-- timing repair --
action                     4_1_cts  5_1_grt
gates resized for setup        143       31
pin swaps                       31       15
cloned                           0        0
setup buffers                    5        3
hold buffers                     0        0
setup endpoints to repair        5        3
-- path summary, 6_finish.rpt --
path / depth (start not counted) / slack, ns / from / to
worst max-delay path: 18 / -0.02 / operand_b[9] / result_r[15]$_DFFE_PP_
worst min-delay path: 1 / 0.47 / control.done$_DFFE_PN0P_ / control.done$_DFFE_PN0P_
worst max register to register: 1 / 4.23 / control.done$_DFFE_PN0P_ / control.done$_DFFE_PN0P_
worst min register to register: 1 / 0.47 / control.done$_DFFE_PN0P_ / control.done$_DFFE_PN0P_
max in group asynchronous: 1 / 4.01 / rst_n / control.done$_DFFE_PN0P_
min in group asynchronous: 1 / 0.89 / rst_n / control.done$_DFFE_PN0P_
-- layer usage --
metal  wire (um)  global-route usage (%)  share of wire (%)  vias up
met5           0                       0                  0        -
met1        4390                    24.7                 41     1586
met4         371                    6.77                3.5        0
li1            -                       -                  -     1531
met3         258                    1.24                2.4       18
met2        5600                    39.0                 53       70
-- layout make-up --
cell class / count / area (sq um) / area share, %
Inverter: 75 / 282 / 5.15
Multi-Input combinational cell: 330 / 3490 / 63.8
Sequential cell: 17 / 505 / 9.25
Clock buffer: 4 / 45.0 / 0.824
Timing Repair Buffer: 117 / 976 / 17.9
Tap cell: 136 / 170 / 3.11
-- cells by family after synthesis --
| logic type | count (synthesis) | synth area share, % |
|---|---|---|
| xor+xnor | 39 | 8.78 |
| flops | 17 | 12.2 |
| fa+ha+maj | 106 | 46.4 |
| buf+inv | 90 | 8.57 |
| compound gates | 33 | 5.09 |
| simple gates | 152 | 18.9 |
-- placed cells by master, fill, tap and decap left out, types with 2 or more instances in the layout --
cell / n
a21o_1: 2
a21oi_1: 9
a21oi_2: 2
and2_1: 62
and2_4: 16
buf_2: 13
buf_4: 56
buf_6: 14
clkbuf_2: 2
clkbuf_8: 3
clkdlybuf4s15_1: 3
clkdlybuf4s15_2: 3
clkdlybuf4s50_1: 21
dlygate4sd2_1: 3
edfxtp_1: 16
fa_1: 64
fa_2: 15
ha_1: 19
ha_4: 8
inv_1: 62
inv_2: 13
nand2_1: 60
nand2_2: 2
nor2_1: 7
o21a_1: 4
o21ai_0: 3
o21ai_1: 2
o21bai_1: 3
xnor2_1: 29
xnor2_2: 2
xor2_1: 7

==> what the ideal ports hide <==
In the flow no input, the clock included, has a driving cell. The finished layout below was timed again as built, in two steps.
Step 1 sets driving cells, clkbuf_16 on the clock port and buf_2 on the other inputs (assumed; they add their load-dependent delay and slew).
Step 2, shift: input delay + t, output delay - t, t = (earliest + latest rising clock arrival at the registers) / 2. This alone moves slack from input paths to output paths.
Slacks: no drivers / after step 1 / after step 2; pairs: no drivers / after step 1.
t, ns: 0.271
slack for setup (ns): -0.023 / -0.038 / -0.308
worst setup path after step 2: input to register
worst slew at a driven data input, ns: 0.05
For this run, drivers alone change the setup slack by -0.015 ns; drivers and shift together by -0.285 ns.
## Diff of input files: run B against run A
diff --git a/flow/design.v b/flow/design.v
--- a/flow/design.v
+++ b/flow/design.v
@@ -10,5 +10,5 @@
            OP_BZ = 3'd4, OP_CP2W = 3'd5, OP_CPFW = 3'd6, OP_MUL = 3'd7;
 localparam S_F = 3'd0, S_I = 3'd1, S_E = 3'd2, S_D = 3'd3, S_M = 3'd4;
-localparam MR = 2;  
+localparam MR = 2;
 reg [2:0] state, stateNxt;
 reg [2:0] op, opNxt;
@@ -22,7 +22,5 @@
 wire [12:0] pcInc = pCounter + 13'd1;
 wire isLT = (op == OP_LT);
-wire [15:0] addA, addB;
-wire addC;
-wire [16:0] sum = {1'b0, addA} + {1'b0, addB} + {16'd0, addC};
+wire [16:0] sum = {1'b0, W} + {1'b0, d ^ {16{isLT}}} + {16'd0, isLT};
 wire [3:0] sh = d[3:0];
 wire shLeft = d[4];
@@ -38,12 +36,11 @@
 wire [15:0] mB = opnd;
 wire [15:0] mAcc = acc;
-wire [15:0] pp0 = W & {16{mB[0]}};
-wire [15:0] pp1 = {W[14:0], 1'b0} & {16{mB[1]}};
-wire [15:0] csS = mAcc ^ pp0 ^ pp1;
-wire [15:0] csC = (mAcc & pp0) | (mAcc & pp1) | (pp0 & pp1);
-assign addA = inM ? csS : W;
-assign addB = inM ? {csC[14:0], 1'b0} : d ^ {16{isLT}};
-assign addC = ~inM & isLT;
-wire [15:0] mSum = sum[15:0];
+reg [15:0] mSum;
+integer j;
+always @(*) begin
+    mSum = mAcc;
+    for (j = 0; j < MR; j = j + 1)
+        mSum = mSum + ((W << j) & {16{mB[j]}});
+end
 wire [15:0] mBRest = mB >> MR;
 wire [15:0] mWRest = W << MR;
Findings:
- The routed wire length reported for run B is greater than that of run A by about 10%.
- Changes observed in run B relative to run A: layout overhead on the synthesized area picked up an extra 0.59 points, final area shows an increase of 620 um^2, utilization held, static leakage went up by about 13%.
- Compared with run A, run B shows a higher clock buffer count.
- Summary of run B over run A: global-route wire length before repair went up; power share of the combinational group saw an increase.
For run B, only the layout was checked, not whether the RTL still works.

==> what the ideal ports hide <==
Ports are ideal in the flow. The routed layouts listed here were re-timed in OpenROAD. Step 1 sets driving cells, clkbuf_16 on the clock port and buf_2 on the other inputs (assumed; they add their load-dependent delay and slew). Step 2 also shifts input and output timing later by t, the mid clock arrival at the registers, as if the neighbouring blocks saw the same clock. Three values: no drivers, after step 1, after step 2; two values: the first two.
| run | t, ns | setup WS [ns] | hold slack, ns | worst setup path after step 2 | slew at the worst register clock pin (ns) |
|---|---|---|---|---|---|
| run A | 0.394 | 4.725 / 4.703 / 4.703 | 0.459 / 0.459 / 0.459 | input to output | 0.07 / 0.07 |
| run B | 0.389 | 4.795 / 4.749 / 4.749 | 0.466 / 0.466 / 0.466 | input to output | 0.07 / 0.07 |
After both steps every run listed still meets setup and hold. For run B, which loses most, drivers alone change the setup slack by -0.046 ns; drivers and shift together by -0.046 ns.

* * * * *

Out of the entries above, write out only the lines between the line holding "-- layer usage" and the line holding "Clock buffer: 4 / 45.0 / 0.824", inclusive, each exactly as given.

SOLVED EXERCISE
-- layer usage --
metal  wire (um)  global-route usage (%)  share of wire (%)  vias up
met5           0                       0                  0        -
met1        4390                    24.7                 41     1586
met4         371                    6.77                3.5        0
li1            -                       -                  -     1531
met3         258                    1.24                2.4       18
met2        5600                    39.0                 53       70
-- layout make-up --
cell class / count / area (sq um) / area share, %
Inverter: 75 / 282 / 5.15
Multi-Input combinational cell: 330 / 3490 / 63.8
Sequential cell: 17 / 505 / 9.25
Clock buffer: 4 / 45.0 / 0.824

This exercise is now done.